**WORK TO COMPLETE**
The word "constraint" marks the lines to report; pull each of them from the listing.
#### THE INPUT
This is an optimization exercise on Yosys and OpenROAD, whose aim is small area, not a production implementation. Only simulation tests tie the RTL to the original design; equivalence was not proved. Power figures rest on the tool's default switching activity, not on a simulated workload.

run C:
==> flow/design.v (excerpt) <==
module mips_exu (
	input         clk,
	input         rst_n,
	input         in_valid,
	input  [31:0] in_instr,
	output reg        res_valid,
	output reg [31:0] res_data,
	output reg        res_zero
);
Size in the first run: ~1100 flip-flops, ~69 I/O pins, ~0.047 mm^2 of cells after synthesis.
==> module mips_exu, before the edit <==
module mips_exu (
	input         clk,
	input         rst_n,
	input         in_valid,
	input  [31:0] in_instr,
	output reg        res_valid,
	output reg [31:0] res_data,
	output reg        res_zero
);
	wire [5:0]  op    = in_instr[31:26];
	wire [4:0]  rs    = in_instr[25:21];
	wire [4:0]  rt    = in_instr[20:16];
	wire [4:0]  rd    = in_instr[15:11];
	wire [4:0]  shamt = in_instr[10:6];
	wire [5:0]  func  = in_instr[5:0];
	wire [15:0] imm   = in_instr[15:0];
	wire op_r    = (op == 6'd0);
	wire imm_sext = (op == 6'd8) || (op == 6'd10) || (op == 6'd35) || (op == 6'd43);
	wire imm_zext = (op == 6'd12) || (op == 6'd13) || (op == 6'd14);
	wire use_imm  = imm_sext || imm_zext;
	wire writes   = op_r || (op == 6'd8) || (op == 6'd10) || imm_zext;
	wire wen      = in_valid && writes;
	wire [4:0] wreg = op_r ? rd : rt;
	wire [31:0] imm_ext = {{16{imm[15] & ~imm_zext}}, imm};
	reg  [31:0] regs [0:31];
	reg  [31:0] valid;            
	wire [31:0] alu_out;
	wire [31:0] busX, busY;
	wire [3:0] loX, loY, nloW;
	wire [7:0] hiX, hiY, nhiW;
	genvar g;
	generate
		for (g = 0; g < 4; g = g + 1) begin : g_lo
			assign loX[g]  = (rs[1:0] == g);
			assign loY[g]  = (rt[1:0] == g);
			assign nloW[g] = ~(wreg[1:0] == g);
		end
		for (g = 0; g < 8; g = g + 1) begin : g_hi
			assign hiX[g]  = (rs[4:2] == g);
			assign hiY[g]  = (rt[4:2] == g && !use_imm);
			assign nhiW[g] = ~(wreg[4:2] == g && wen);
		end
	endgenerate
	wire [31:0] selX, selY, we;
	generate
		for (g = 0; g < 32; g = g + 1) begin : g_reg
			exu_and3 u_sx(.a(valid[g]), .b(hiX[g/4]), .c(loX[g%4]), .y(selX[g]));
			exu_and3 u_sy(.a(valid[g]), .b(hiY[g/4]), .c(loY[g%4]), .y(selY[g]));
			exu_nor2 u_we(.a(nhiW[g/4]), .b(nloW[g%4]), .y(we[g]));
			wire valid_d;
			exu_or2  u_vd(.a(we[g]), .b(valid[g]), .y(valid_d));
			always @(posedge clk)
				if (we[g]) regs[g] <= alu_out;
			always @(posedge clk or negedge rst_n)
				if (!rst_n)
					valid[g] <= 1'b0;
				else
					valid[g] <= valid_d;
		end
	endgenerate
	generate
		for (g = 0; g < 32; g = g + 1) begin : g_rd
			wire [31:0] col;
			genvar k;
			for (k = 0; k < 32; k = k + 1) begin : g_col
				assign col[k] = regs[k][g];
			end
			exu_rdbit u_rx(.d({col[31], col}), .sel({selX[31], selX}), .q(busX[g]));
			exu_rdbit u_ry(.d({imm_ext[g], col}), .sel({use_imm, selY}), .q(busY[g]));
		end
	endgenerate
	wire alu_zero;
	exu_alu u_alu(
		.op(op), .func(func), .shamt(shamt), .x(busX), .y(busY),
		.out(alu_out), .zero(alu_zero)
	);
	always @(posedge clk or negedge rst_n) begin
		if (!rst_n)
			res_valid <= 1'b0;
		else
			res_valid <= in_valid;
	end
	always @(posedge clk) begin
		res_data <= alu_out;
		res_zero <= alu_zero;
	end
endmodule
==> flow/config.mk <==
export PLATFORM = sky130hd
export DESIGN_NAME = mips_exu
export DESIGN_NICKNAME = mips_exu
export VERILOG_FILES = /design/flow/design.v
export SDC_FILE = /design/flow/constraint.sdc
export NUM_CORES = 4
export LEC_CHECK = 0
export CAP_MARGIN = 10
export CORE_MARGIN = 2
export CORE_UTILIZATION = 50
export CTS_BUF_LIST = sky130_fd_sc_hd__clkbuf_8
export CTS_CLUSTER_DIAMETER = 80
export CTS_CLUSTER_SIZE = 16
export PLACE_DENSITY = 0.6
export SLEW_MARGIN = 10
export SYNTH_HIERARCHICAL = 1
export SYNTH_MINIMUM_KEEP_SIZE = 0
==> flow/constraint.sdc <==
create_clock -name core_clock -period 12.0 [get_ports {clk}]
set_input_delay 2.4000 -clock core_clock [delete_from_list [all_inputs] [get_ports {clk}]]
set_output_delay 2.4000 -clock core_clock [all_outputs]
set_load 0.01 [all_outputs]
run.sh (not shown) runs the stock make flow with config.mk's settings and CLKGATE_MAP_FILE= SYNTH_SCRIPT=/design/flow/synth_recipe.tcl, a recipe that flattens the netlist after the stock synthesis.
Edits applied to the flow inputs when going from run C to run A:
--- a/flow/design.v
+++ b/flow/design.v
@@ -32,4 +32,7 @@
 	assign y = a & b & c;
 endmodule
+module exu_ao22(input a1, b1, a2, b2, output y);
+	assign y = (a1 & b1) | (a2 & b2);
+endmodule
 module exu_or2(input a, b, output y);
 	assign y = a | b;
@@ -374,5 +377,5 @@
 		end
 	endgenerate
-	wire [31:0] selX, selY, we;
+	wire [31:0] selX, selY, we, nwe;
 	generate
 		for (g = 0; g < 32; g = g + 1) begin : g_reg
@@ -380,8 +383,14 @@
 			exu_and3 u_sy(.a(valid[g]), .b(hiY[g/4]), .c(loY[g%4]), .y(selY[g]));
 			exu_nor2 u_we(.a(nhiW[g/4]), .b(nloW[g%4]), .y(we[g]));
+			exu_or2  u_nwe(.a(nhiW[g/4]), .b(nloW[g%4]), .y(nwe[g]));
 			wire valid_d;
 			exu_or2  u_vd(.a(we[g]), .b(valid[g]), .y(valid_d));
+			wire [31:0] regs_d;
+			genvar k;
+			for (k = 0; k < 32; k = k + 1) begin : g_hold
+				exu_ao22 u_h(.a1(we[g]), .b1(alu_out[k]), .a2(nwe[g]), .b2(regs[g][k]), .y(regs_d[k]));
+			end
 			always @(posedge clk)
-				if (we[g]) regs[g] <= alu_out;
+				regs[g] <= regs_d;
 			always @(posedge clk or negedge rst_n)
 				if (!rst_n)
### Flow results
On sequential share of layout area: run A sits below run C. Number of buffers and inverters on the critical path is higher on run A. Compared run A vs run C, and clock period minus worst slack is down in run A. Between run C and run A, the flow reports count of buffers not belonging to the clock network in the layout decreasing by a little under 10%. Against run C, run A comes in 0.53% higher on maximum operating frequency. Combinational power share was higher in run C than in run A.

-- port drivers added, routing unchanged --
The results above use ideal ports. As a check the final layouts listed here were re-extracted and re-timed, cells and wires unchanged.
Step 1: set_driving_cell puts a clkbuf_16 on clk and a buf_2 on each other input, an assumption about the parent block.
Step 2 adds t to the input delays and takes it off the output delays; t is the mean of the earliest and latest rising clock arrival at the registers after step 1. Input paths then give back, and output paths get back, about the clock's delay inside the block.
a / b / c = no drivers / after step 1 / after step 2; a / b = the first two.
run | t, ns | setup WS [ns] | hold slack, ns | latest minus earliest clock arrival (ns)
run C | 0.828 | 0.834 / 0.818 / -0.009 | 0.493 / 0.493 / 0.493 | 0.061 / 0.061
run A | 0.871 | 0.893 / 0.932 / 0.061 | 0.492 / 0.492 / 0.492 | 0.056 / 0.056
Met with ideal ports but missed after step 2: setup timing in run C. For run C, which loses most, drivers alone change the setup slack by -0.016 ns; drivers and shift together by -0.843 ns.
########
**EXERCISE RESPONSE**
export SDC_FILE = /design/flow/constraint.sdc
==> flow/constraint.sdc <==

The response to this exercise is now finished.